» What needs to be done
Reproduce only the lines from the line containing "342 | 428 |" to the end of the entries below, including both of those lines.

» Information shown
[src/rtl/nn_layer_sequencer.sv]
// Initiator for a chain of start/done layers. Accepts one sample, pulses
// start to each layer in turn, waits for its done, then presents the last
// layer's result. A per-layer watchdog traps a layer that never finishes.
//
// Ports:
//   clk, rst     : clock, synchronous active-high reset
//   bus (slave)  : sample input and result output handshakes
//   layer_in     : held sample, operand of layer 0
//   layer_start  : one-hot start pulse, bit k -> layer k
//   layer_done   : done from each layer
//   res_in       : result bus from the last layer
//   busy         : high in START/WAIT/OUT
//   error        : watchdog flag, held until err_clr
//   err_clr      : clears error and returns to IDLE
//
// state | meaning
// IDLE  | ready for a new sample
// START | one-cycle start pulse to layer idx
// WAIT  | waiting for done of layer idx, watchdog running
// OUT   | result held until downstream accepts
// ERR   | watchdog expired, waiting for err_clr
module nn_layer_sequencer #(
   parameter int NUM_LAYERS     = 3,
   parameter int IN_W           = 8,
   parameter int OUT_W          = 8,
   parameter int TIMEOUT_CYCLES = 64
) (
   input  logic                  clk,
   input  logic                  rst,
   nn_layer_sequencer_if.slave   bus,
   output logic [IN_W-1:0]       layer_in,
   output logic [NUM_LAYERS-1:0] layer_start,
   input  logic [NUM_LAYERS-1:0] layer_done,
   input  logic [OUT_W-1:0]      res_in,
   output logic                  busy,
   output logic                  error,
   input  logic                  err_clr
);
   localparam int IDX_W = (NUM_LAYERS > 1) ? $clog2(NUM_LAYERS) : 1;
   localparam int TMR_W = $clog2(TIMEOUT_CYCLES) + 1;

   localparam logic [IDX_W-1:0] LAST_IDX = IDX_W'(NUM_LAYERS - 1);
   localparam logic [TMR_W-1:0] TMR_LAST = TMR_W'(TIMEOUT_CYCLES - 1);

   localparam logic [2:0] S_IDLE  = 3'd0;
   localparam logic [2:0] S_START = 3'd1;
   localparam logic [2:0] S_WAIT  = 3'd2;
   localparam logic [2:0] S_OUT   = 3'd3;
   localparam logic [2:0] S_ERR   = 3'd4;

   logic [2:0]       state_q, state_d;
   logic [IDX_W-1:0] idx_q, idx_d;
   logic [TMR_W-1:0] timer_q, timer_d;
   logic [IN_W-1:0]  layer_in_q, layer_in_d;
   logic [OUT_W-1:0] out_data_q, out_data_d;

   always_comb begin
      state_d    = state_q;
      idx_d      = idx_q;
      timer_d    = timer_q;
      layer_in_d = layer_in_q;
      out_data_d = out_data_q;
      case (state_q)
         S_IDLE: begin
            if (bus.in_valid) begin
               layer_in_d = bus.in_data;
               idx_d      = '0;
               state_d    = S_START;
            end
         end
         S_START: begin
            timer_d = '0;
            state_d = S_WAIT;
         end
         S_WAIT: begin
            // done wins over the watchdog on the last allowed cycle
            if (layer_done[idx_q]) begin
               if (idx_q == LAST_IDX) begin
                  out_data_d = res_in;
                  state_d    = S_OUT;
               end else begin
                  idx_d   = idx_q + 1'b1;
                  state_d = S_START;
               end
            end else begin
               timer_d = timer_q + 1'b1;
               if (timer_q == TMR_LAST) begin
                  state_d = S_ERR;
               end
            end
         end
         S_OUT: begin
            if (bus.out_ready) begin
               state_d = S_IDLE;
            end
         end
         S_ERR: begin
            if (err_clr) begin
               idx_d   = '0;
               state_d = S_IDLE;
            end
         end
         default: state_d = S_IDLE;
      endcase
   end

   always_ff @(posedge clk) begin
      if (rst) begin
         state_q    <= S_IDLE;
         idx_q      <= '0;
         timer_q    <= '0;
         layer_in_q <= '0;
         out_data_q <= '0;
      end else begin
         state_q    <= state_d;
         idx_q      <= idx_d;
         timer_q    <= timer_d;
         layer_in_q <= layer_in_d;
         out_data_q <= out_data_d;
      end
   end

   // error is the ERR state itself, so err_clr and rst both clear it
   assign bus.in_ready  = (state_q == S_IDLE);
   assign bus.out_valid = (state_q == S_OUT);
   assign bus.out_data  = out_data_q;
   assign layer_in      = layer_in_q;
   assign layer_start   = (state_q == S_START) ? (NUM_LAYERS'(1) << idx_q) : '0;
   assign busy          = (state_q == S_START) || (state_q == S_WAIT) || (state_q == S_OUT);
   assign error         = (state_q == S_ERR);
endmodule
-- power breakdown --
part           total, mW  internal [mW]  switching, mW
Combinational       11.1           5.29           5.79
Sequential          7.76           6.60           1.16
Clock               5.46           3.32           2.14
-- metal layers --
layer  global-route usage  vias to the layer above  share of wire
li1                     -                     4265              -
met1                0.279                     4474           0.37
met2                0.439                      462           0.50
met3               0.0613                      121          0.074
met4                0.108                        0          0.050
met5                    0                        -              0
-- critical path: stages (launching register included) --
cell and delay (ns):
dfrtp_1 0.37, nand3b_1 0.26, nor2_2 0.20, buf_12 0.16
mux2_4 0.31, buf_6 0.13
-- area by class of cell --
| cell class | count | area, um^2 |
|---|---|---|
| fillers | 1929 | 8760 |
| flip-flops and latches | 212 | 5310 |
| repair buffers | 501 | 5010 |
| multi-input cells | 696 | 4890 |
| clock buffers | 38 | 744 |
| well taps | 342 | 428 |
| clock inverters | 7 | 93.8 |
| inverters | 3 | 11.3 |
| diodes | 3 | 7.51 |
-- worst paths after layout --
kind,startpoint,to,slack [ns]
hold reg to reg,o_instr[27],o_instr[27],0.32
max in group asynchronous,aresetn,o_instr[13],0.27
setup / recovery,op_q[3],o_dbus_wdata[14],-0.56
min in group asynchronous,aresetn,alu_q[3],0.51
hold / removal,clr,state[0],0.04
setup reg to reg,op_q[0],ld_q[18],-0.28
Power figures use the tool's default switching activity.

» Result of this exercise
| well taps | 342 | 428 |
| clock inverters | 7 | 93.8 |
| inverters | 3 | 11.3 |
| diodes | 3 | 7.51 |
-- worst paths after layout --
kind,startpoint,to,slack [ns]
hold reg to reg,o_instr[27],o_instr[27],0.32
max in group asynchronous,aresetn,o_instr[13],0.27
setup / recovery,op_q[3],o_dbus_wdata[14],-0.56
min in group asynchronous,aresetn,alu_q[3],0.51
hold / removal,clr,state[0],0.04
setup reg to reg,op_q[0],ld_q[18],-0.28
Power figures use the tool's default switching activity.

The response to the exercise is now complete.